WHAT IS EXPECTED ▸
From the records below, extract only the lines running from the line with "the path: 12" to the line with "the ends: 4", both lines included, reproducing them exactly.

DATASET ENTRIES ▸

__________________________________________________

===== src/source/core_pkg.sv =====
// core package: shared opcodes, ALU operations and pipeline records of the RV32I slice
package core_pkg;

	// major opcodes of the supported subset
	typedef enum logic [6:0] {
		OP     = 7'b0110011,
		OP_IMM = 7'b0010011,
		BRANCH = 7'b1100011
	} opcode_e;

	typedef enum logic [2:0] {
		ALU_ADD,
		ALU_SUB,
		ALU_AND,
		ALU_OR,
		ALU_XOR,
		ALU_SLT
	} alu_op_e;

	// funct3 encodings shared by OP and OP_IMM
	localparam logic [2:0] F3_ADD_SUB = 3'b000;
	localparam logic [2:0] F3_SLT     = 3'b010;
	localparam logic [2:0] F3_XOR     = 3'b100;
	localparam logic [2:0] F3_OR      = 3'b110;
	localparam logic [2:0] F3_AND     = 3'b111;

	// funct3 encodings of the branches
	localparam logic [2:0] F3_BEQ = 3'b000;
	localparam logic [2:0] F3_BNE = 3'b001;

	localparam logic [31:0] NOP_INSTR   = 32'h00000033; // add x0, x0, x0
	localparam int unsigned EXC_ILLEGAL = 2;

	// one instruction in flight between decode and execute
	typedef struct packed {
		logic [31:0] read_data_a;
		logic [31:0] read_data_b;
		logic [4:0]  write_addr;
		logic        int_write_enable;
		logic [31:0] exc_bits;
		logic [31:0] instruction;
		logic [31:0] pc;
		logic [31:0] pred_pc;
		logic        prediction;
		logic        taken;
	} dec_exe_t;

	// what the fetch side hands to decode
	typedef struct packed {
		logic [31:0] instruction;
		logic [31:0] pc;
		logic [31:0] pred_pc;
		logic        prediction;
		logic        taken;
	} fetch_t;

	typedef struct packed {
		logic        write_enable;
		logic [4:0]  write_addr;
		logic [31:0] write_data;
	} wb_t;

endpackage


===== src/source/reg_file.sv =====
// register file: 32 x 32 bits, two combinational reads, one synchronous write, x0 reads zero
`timescale 1ns/10ps

module reg_file (
	input  logic             clk_i,
	input  logic             rst_n_i,
	input  logic [4:0]       rs1_addr_i,
	input  logic [4:0]       rs2_addr_i,
	output logic [31:0]      rs1_data_o,
	output logic [31:0]      rs2_data_o,
	input  core_pkg::wb_t    wb_i
);

	logic [31:0] regs [32];

	always_ff @(posedge clk_i) begin
		if (!rst_n_i) begin
			for (int i = 0; i < 32; i++) begin
				regs[i] <= '0;
			end
		end else if (wb_i.write_enable && (wb_i.write_addr != 5'd0)) begin
			regs[wb_i.write_addr] <= wb_i.write_data; // x0 is never written so it stays zero
		end
	end

	// reads see the value committed at the previous edge
	always_comb begin
		rs1_data_o = regs[rs1_addr_i];
		rs2_data_o = regs[rs2_addr_i];
	end

endmodule


===== src/source/decode_stage.sv =====
// decode stage: operand read, opcode check, hazard detection against execute and record build
`timescale 1ns/10ps

module decode_stage (
	input  core_pkg::fetch_t   fetch_i,
	input  logic               stall_core_i,
	input  logic [4:0]         exe_write_addr_i,
	input  logic               exe_write_enable_i,
	input  logic [31:0]        rs1_data_i,
	input  logic [31:0]        rs2_data_i,
	output logic [4:0]         rs1_addr_o,
	output logic [4:0]         rs2_addr_o,
	output core_pkg::dec_exe_t dec_o,
	output logic               decode_stall_o,
	output logic               hold_o
);

	core_pkg::opcode_e opcode;
	logic [31:0]       imm_i;
	logic [4:0]        rd;
	logic              uses_rs1;
	logic              uses_rs2;
	logic              writes_rd;
	logic              illegal;
	logic              rs1_hit;
	logic              rs2_hit;

	assign opcode     = core_pkg::opcode_e'(fetch_i.instruction[6:0]);
	assign rs1_addr_o = fetch_i.instruction[19:15];
	assign rs2_addr_o = fetch_i.instruction[24:20];
	assign rd         = fetch_i.instruction[11:7];
	assign imm_i      = {{20{fetch_i.instruction[31]}}, fetch_i.instruction[31:20]};

	always_comb begin
		uses_rs1  = 1'b0;
		uses_rs2  = 1'b0;
		writes_rd = 1'b0;
		illegal   = 1'b0;
		case (opcode)
			core_pkg::OP: begin
				uses_rs1  = 1'b1;
				uses_rs2  = 1'b1;
				writes_rd = 1'b1;
			end
			core_pkg::OP_IMM: begin
				uses_rs1  = 1'b1;
				writes_rd = 1'b1;
			end
			core_pkg::BRANCH: begin
				uses_rs1 = 1'b1; // branches compare both sources
				uses_rs2 = 1'b1;
			end
			default: illegal = 1'b1;
		endcase
	end

	// a source that the instruction in execute is about to overwrite must wait one cycle
	assign rs1_hit = uses_rs1 && (rs1_addr_o != 5'd0) && (rs1_addr_o == exe_write_addr_i);
	assign rs2_hit = uses_rs2 && (rs2_addr_o != 5'd0) && (rs2_addr_o == exe_write_addr_i);

	assign decode_stall_o = exe_write_enable_i && (rs1_hit || rs2_hit);
	assign hold_o         = decode_stall_o || stall_core_i;

	always_comb begin
		dec_o                  = '0;
		dec_o.read_data_a      = rs1_data_i;
		dec_o.read_data_b      = (opcode == core_pkg::OP_IMM) ? imm_i : rs2_data_i;
		dec_o.write_addr       = rd;
		dec_o.int_write_enable = writes_rd;
		dec_o.instruction      = fetch_i.instruction;
		dec_o.pc               = fetch_i.pc;
		dec_o.pred_pc          = fetch_i.pred_pc;
		dec_o.prediction       = fetch_i.prediction;
		dec_o.taken            = fetch_i.taken;
		dec_o.exc_bits[core_pkg::EXC_ILLEGAL] = illegal; // write already off for unknown opcodes
	end

endmodule


===== src/source/dec_exe_latch.sv =====
// decode/execute pipeline register with kill, bubble insertion and core-stall hold
`timescale 1ns/10ps

module dec_exe_latch (
	input  logic               clk_i,
	input  logic               rst_n_i,
	input  logic               kill_i,
	input  logic               stall_core_i,
	input  logic               decode_stall_i,
	input  core_pkg::dec_exe_t dec_i,
	output core_pkg::dec_exe_t exe_o
);

	core_pkg::dec_exe_t exe_q;
	core_pkg::dec_exe_t stall_rec;

	// what execute sees while the core is stalled
	always_comb begin
		stall_rec             = '0;
		stall_rec.instruction = core_pkg::NOP_INSTR;
	end

	always_ff @(posedge clk_i) begin
		if (!rst_n_i || kill_i || (decode_stall_i && !stall_core_i)) begin
			exe_q <= '0; // an all-zero record is a bubble
		end else if (!stall_core_i) begin
			exe_q <= dec_i;
		end
	end

	// the held record comes back once the stall lifts
	assign exe_o = stall_core_i ? stall_rec : exe_q;

endmodule


===== src/source/exe_stage.sv =====
// execute stage: ALU, branch resolution against the prediction, writeback and exception report
`timescale 1ns/10ps

module exe_stage (
	input  core_pkg::dec_exe_t exe_i,
	output core_pkg::wb_t      wb_o,
	output logic               mispredict_o,
	output logic [31:0]        redirect_pc_o,
	output logic               exception_o,
	output logic [31:0]        exc_pc_o
);

	core_pkg::opcode_e opcode;
	core_pkg::alu_op_e alu_op;
	logic [2:0]        funct3;
	logic [31:0]       a;
	logic [31:0]       b;
	logic [31:0]       result;
	logic [31:0]       imm_b;
	logic [31:0]       target;
	logic              is_branch;
	logic              actual_taken;
	logic              pred_taken;

	assign opcode = core_pkg::opcode_e'(exe_i.instruction[6:0]);
	assign funct3 = exe_i.instruction[14:12];
	assign a      = exe_i.read_data_a;
	assign b      = exe_i.read_data_b;

	always_comb begin
		case (funct3)
			core_pkg::F3_SLT: alu_op = core_pkg::ALU_SLT;
			core_pkg::F3_XOR: alu_op = core_pkg::ALU_XOR;
			core_pkg::F3_OR:  alu_op = core_pkg::ALU_OR;
			core_pkg::F3_AND: alu_op = core_pkg::ALU_AND;
			default: begin
				// funct7 bit 30 selects SUB only for register-register ops
				if ((opcode == core_pkg::OP) && exe_i.instruction[30]) begin
					alu_op = core_pkg::ALU_SUB;
				end else begin
					alu_op = core_pkg::ALU_ADD;
				end
			end
		endcase
	end

	always_comb begin
		case (alu_op)
			core_pkg::ALU_SUB: result = a - b;
			core_pkg::ALU_AND: result = a & b;
			core_pkg::ALU_OR:  result = a | b;
			core_pkg::ALU_XOR: result = a ^ b;
			core_pkg::ALU_SLT: result = {31'd0, $signed(a) < $signed(b)};
			default:           result = a + b;
		endcase
	end

	assign imm_b = {{20{exe_i.instruction[31]}}, exe_i.instruction[7],
		exe_i.instruction[30:25], exe_i.instruction[11:8], 1'b0};
	assign target = exe_i.pc + imm_b;

	assign is_branch = (opcode == core_pkg::BRANCH) &&
		((funct3 == core_pkg::F3_BEQ) || (funct3 == core_pkg::F3_BNE));
	assign actual_taken = (funct3 == core_pkg::F3_BEQ) ? (a == b) : (a != b);
	assign pred_taken   = exe_i.prediction && exe_i.taken;

	// a taken branch is also wrong when fetch went to another address
	assign mispredict_o = is_branch && ((actual_taken != pred_taken) ||
		(actual_taken && (exe_i.pred_pc != target)));
	assign redirect_pc_o = actual_taken ? target : exe_i.pc + 32'd4;

	assign exception_o = |exe_i.exc_bits;
	assign exc_pc_o    = exe_i.pc;

	assign wb_o.write_enable = exe_i.int_write_enable && (exe_i.exc_bits == 32'd0);
	assign wb_o.write_addr   = exe_i.write_addr;
	assign wb_o.write_data   = result;

endmodule


===== src/source/dec_exe_top.sv =====
// top level of the pipeline slice: register file, decode, decode/execute register and execute
`timescale 1ns/10ps

module dec_exe_top (
	input  logic             clk_i,
	input  logic             rst_n_i,
	input  core_pkg::fetch_t fetch_i,
	input  logic             stall_core_i,
	output logic             hold_o,
	output core_pkg::wb_t    wb_o,
	output logic             mispredict_o,
	output logic [31:0]      redirect_pc_o,
	output logic             exception_o,
	output logic [31:0]      exc_pc_o
);

	logic [4:0]         rs1_addr;
	logic [4:0]         rs2_addr;
	logic [31:0]        rs1_data;
	logic [31:0]        rs2_data;
	logic               decode_stall;
	core_pkg::dec_exe_t dec_rec;
	core_pkg::dec_exe_t exe_rec;

	reg_file reg_file_i (
		.clk_i      (clk_i),
		.rst_n_i    (rst_n_i),
		.rs1_addr_i (rs1_addr),
		.rs2_addr_i (rs2_addr),
		.rs1_data_o (rs1_data),
		.rs2_data_o (rs2_data),
		.wb_i       (wb_o)
	);

	// the hazard check looks at the write execute is about to commit
	decode_stage decode_stage_i (
		.fetch_i            (fetch_i),
		.stall_core_i       (stall_core_i),
		.exe_write_addr_i   (wb_o.write_addr),
		.exe_write_enable_i (wb_o.write_enable),
		.rs1_data_i         (rs1_data),
		.rs2_data_i         (rs2_data),
		.rs1_addr_o         (rs1_addr),
		.rs2_addr_o         (rs2_addr),
		.dec_o              (dec_rec),
		.decode_stall_o     (decode_stall),
		.hold_o             (hold_o)
	);

	dec_exe_latch dec_exe_latch_i (
		.clk_i          (clk_i),
		.rst_n_i        (rst_n_i),
		.kill_i         (mispredict_o),
		.stall_core_i   (stall_core_i),
		.decode_stall_i (decode_stall),
		.dec_i          (dec_rec),
		.exe_o          (exe_rec)
	);

	exe_stage exe_stage_i (
		.exe_i         (exe_rec),
		.wb_o          (wb_o),
		.mispredict_o  (mispredict_o),
		.redirect_pc_o (redirect_pc_o),
		.exception_o   (exception_o),
		.exc_pc_o      (exc_pc_o)
	);

endmodule


===== config.mk =====
export PLATFORM = sky130hd
export DESIGN_NAME = dec_exe_top
export DESIGN_NICKNAME = d
export VERILOG_FILES = /design/src/source/core_pkg.sv /design/src/source/reg_file.sv /design/src/source/decode_stage.sv /design/src/source/dec_exe_latch.sv /design/src/source/exe_stage.sv /design/src/source/dec_exe_top.sv
export SDC_FILE = /design/constraint.sdc
export NUM_CORES = 2
export LEC_CHECK = 0
export BUFFER_PORTS_ARGS = -buffer_cell sky130_fd_sc_hd__buf_2
export CAP_MARGIN = 10
export CELL_PAD_IN_SITES_DETAIL_PLACEMENT = 1
export CELL_PAD_IN_SITES_GLOBAL_PLACEMENT = 1
export CORE_AREA = 3 3 365 367
export DETAILED_ROUTE_END_ITERATION = 8
export DIE_AREA = 0 0 368 370
export PLACE_DENSITY_LB_ADDON = 0.15
export SETUP_SLACK_MARGIN = 0.1
export SYNTH_ARGS = -nofsm -noshare
export SYNTH_HDL_FRONTEND = slang
export SYNTH_SLANG_ARGS = --single-unit

===== constraint.sdc =====
create_clock -name clk_i -period 12.6 [get_ports clk_i]
set_input_delay 2.52 -clock clk_i [delete_from_list [all_inputs] [get_ports clk_i]]
set_output_delay 2.52 -clock clk_i [all_outputs]
set_load 0.05 [all_outputs]

### After elaboration in Yosys (flattened, before gate mapping)

Memories as Yosys holds them, arrays and structs flattened. A register that Yosys moved wholly into a read port is not among the register bits.
Cells that the tools add are included.

* bits of input ports: 101
* bits in writable memories: 1024
* flip-flop bits (word level): 137
* memories: 1

* bitwise operators: 3
* $lt $le $gt $ge: 1
* $add $sub $neg: 4
* equality and inequality tests: 21
* muxes and demuxes: 18
* reduce and logical (&&, ||, !) cells: 32

Memories
* reg_file_i.regs: depth 32, width 32, rd ports 2, clocked after memory_dff 1, wr ports 32, RTL line reg_file.sv:14 `logic [31:0] regs [32];`

Operator list (number)
* $mux W200: 1
* $pmux W32 S5: 1
* $mux W32: 3
* $add A32 B32 Y32: 2
* $ne A32 B32 Y1: 2
* $reduce_or A32 Y1: 2
* $add A32 B3 Y32 const B: 1
* $and A32 B32 Y32: 1
* $eq A32 B32 Y1: 1
* $logic_not A32 Y1: 1
* $lt A32 B32 Y1: 1
* $or A32 B32 Y32: 1
* $sub A32 B32 Y32: 1
* $xor A32 B32 Y32: 1
* $eq A3 B3 Y1 const B: 5
* $reduce_bool A5 Y1: 3
* $eq A7 B6 Y1 const B: 2
* $eq A7 B7 Y1 const B: 2
* $logic_and A1 B1 Y1: 13
* $pmux W3 S4: 1
* $mux W1: 11
* $eq A5 B5 Y1: 2
* $eq A3 B2 Y1 const B: 3
* $eq A7 B5 Y1 const B: 1
* other kinds (8): 17

### Longest topological paths before layout

* word-level depth: 9
* depth in mapped cells: 27

### Modules after synthesis

A second synthesis with hierarchy kept.

* cell total of the unflattened synthesis: 7338
* area, all modules: 75830.2 µm²

By module, submodules not included
* reg_file: cells each 4609, sequential area each 30749.5 µm², area each 55715.9 µm², times used 1
* dec_exe_latch: cells each 1111, sequential area each 4003.8 µm², area each 9372.7 µm², times used 1
* exe_stage: cells each 1370, sequential area each 0.0 µm², area each 8812.2 µm², times used 1
* decode_stage: cells each 248, sequential area each 0.0 µm², area each 1929.4 µm², times used 1

### Worst setup path before layout

Ideal clock, no wire load.

* kind: input to output
* from: input port stall_core_i
* to: output port redirect_pc_o[23]
* buffers on the path: 12
* cell stages on the path: 22
* arrival time: 9.280 ns
* path slack: 0.800 ns
* cell sequence: buf_1 -> clkbuf_1 -> clkbuf_1 -> buf_1 -> clkbuf_1 -> buf_1 -> clkbuf_1 -> clkbuf_1 -> clkbuf_1 -> nor2b_1 -> inv_1 -> ha_1 -> buf_2 -> or2_1 -> or3_1 -> or4_4 -> nor4_4 -> xnor2_1 -> clkbuf_1 -> clkbuf_1 -> nand2_1 -> o21ai_0

* word-level cells in the longest chain between the ends: 4
* elaborated cells on any way between the ends: 8

RTL lines
* from (decl): RTL line dec_exe_top.sv:8 `input logic stall_core_i,`
* $mux W200 *: RTL line dec_exe_latch.sv:32 `assign exe_o = stall_core_i ? stall_rec : exe_q;`
* branches (longest 2 deep; another with $add A32 B3 Y32)
* $mux W32 *: RTL line exe_stage.sv:70 `assign redirect_pc_o = actual_taken ? target : exe_i.pc + 32'd4;`
* to (decl): RTL line dec_exe_top.sv:12 `output logic [31:0] redirect_pc_o,`

Mark *: on every way between the ends.

### Worst setup path after layout

* from: input port stall_core_i
* to: output port mispredict_o

* word-level cells in the longest chain between the ends: 6
* elaborated cells on any way between the ends: 16

RTL lines
* $mux W200 *: RTL line dec_exe_latch.sv:32
* $add A32 B32 Y32, or another cell as far along: RTL line exe_stage.sv:60 `assign target = exe_i.pc + imm_b;`
* $ne A32 B32 Y1 or $mux W1 (tied branches): RTL line exe_stage.sv:69, exe_stage.sv:64
* $logic_and A1 B1 Y1 or $ne A1 B1 Y1 (tied branches): RTL line exe_stage.sv:69, exe_stage.sv:68
* $logic_or A1 B1 Y1: RTL line exe_stage.sv:68 `assign mispredict_o = is_branch && ((actual_taken != pred_taken) ||`
* $logic_and A1 B1 Y1 *: RTL line exe_stage.sv:68
* to (decl): RTL line dec_exe_top.sv:11 `output logic mispredict_o,`

Mark *: on every way between the ends. The rest lies on a longest branch, timed or not.

==> out/qor.csv <==
metric,value,unit
crit_chain,"buf_8, buf_4, nor2b_1, inv_1, ha_1, or2_1, or3_1, or4_4, nor4_4, xor2_2, o2111ai_1, a2111o_1, nor4_1, nand4_1, o31a_2, buf_2",
nNetsFinal,5647,
regArea,33800,µm²
numCtsBuffers,133,
finalCritPeriodShare,83.5,%
p_per_area,135,nW/µm²
setup_viol,0,
pin_count,206,
num_vias,52086,
switching_share,28.4,%
post_cts_resized,0,
p_sw,2.86,mW
crit_arrival,8.00,ns
cts_setup_buffers,0,
synth.most_common_cell,nor2_1,
yosys_most_used_dff,edfxtp_1,
h-tree-depth,4,
drive_gt1_share,24.7,%
first_pass_iters,7,
syn2layout_area_growth,10.5,%
drtIter0Drc,8033,
syn_inst,5490,
min-delay-start,dec_exe_latch_i.exe_q[158],
crit_slowest_cell,buf_4,
hold_viol_final,0,
vdd_ir_drop_max,146,µV
place_congestion,0.947,
path_class,input port to output port,
cts_tree,built,
cp_slowest_stage_delay,0.79,ns
cp-start-kind,input port,
ys_async_sr_fraction,0,%
fin_ws,2.08,ns
drt.antenna.violating_nets,0,
synth_seq_cells,1178,
rr_startpoint,dec_exe_latch_i.exe_q[97],
layout_min_cycle_time,10.52,ns
synth-warning-count,0,
synth_cell_types,84,
synth_area_leaders,"edfxtp_1 46%, mux4_2 21%, nor2_1 7.2%",
cp.required,10.08,ns
worst_clock_skew,0.0539,ns
synth.largest_area_cell,edfxtp_1,
die_w,368,µm
stdcell_count,7293,
startpoint,stall_core_i,
fmax,0.0951,GHz
pwr-share-clk,39.0,%
fillerInstances,12845,
die_h,370,µm
synth_seq_area_share,50.1,%
fin_tns_setup,0,ns
clk_path_buf_depth,3,
grt-ovfl-total,0,
grt_usage,39.7,%
grt_pass1_wl,386000,µm
antenna_found_initial,12,
core,130000,µm²
maxSlewViolCount,0,
avgSynthCellArea,12.3,µm²
clk_latency,0.81,ns
crit_path_end_kind,output port,
cts_root_buf,clkbuf_16,
power_frac_comb,16.3,%
clock_sink_count,1178,
yosys.area.top_type_share,45.6,%
status,finished clean,
maxCapViolations,0,
post_drt_via_cell_ratio,7.14,
dpl.cell_count,7051,
tightestPinTransition,1.21,ns
slew_headroom,19.3,%
ctsHoldBuffers,0,
rsz0062_at_grt,false,
synth_common_cells,"1297 x nor2_1, 1024 x edfxtp_1, 639 x mux4_2, 436 x clkbuf_1, 223 x nand2_1",
internal_power,7.20,mW
synth_edf_count,1024,
multi_input_area,31700,µm²
routed_wl,271000,µm
leakage,26.5,nW
pre_cts_ws,2.15,ns
seqPwrFrac,44.8,%
syn_area,67500,µm²
wl_per_cell,37.2,µm
numPortBuffers,205,
worst-path-max-fanout,93,
grt_start_max_net_pins,123,
dieArea,136000,µm²
drcViolationCount,0,
holdCritPathClass,register to register,
dpl.hpwl,162000,µm
num_rows,132,
initial_core_util,52.0,%
clkTransAtPathRegs,0.06,ns
final_core_util,57.5,%
p_total,10.1,mW
grt_pass1_vias,53114,
==> worst paths after layout <==
| kind | cells past startpoint | slack, ns | endpoint |
|---|---|---|---|
| setup / recovery | 16 | 2.08 | mispredict_o |
| hold / removal | 2 | 0.53 | dec_exe_latch_i.exe_q[158] |
| setup reg to reg | 17 | 6.05 | dec_exe_latch_i.exe_q[143] |
| hold reg to reg | 2 | 0.53 | dec_exe_latch_i.exe_q[158] |
==> power by group through the flow <==
stage / clock [mW] / combinational, mW / sequential [mW]
2_1_floorplan: 0 / 1.08 / 4.51
3_3_place_gp: 0 / 1.57 / 4.56
3_5_place_dp: 0 / 1.60 / 4.58
4_1_cts: 3.93 / 1.61 / 4.50
5_1_grt: 4.09 / 1.70 / 4.52
6_report: 3.92 / 1.64 / 4.50
==> critical path, delay by kind of cell <==
family / cells / cell delay, ns
XOR/XNOR: 1 / 0.20
AND/OR/NAND/NOR: 7 / 2.43
adder cells (fa/ha/maj): 1 / 0.36
AO/OA/AOI/OAI: 3 / 0.89
buffers and inverters: 4 / 1.41
==> flip-flops by register name, summed over array words and instances, names as in the netlist <==
name and flops:
dec_exe_latch_i.exe_q 154, reg_file_i.regs 1024
==> area by class of cell <==
class | instances | share of cell area [%]
Multi-Input combinational cell | 3653 | 42.4
Timing Repair Buffer | 335 | 2.83
Tap cell | 1742 | 2.92
Inverter | 143 | 0.720
Antenna cell | 3 | 0.0101
Clock buffer | 191 | 5.12
Clock inverter | 48 | 0.621
Sequential cell | 1178 | 45.4
==> per-stage QoR <==
step           area, µm²  hold WS, ns
5_1_grt            74600        0.539
2_1_floorplan      67600        0.484
3_5_place_dp       70300        0.511
4_1_cts            74600        0.525
3_3_place_gp       70300        0.496
6_report           74600        0.526
==> cell families (layout without fill, tap and decap cells) <==
family / Yosys count / in the layout / share of synthesized area, %
AND/OR/NAND/NOR: 1987 / 1987 / 12.6
flip-flops: 1178 / 1178 / 50.1
multiplexers: 803 / 803 / 23.9
buffers and inverters: 690 / 717 / 3.91
AO/OA/AOI/OAI: 573 / 573 / 5.48
XOR/XNOR: 155 / 155 / 2.02
adder cells (fa/ha/maj): 103 / 103 / 1.93
other: 1 / 35 / 0.00556
==> layer usage <==
metal	vias to the layer above	global-route usage, %	share of wire (%)
met5	-	0	0.0096
met1	26819	52.1	36
li1	20344	-	-
met3	946	9.96	12
met2	3973	61.1	45
met4	4	21.8	6.5
==> cells in the final DEF, fill, tap and decap left out, drive strengths merged, types with 23 or more instances in the layout <==
cell | Yosys | layout
nor3 | 105 | 105
nor2b | 76 | 76
inv | 141 | 150
clkbuf | 436 | 191
nor2 | 1297 | 1297
conb | 1 | 32
buf | 111 | 335
xnor2 | 114 | 114
nand2 | 223 | 223
mux2 | 89 | 89
mux2i | 75 | 75
nand3 | 131 | 131
o21ai | 99 | 99
a21oi | 188 | 188
a211oi | 43 | 43
xor2 | 41 | 41
dfxtp | 154 | 154
a221oi | 27 | 27
edfxtp | 1024 | 1024
ha | 100 | 100
a21o | 23 | 23
clkinv | 2 | 32
mux4 | 639 | 639
Note: power is estimated with default switching activity, not from simulation.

__________________________________________________

RESULT FOR THIS EXERCISE ▸
* buffers on the path: 12
* cell stages on the path: 22
* arrival time: 9.280 ns
* path slack: 0.800 ns
* cell sequence: buf_1 -> clkbuf_1 -> clkbuf_1 -> buf_1 -> clkbuf_1 -> buf_1 -> clkbuf_1 -> clkbuf_1 -> clkbuf_1 -> nor2b_1 -> inv_1 -> ha_1 -> buf_2 -> or2_1 -> or3_1 -> or4_4 -> nor4_4 -> xnor2_1 -> clkbuf_1 -> clkbuf_1 -> nand2_1 -> o21ai_0

* word-level cells in the longest chain between the ends: 4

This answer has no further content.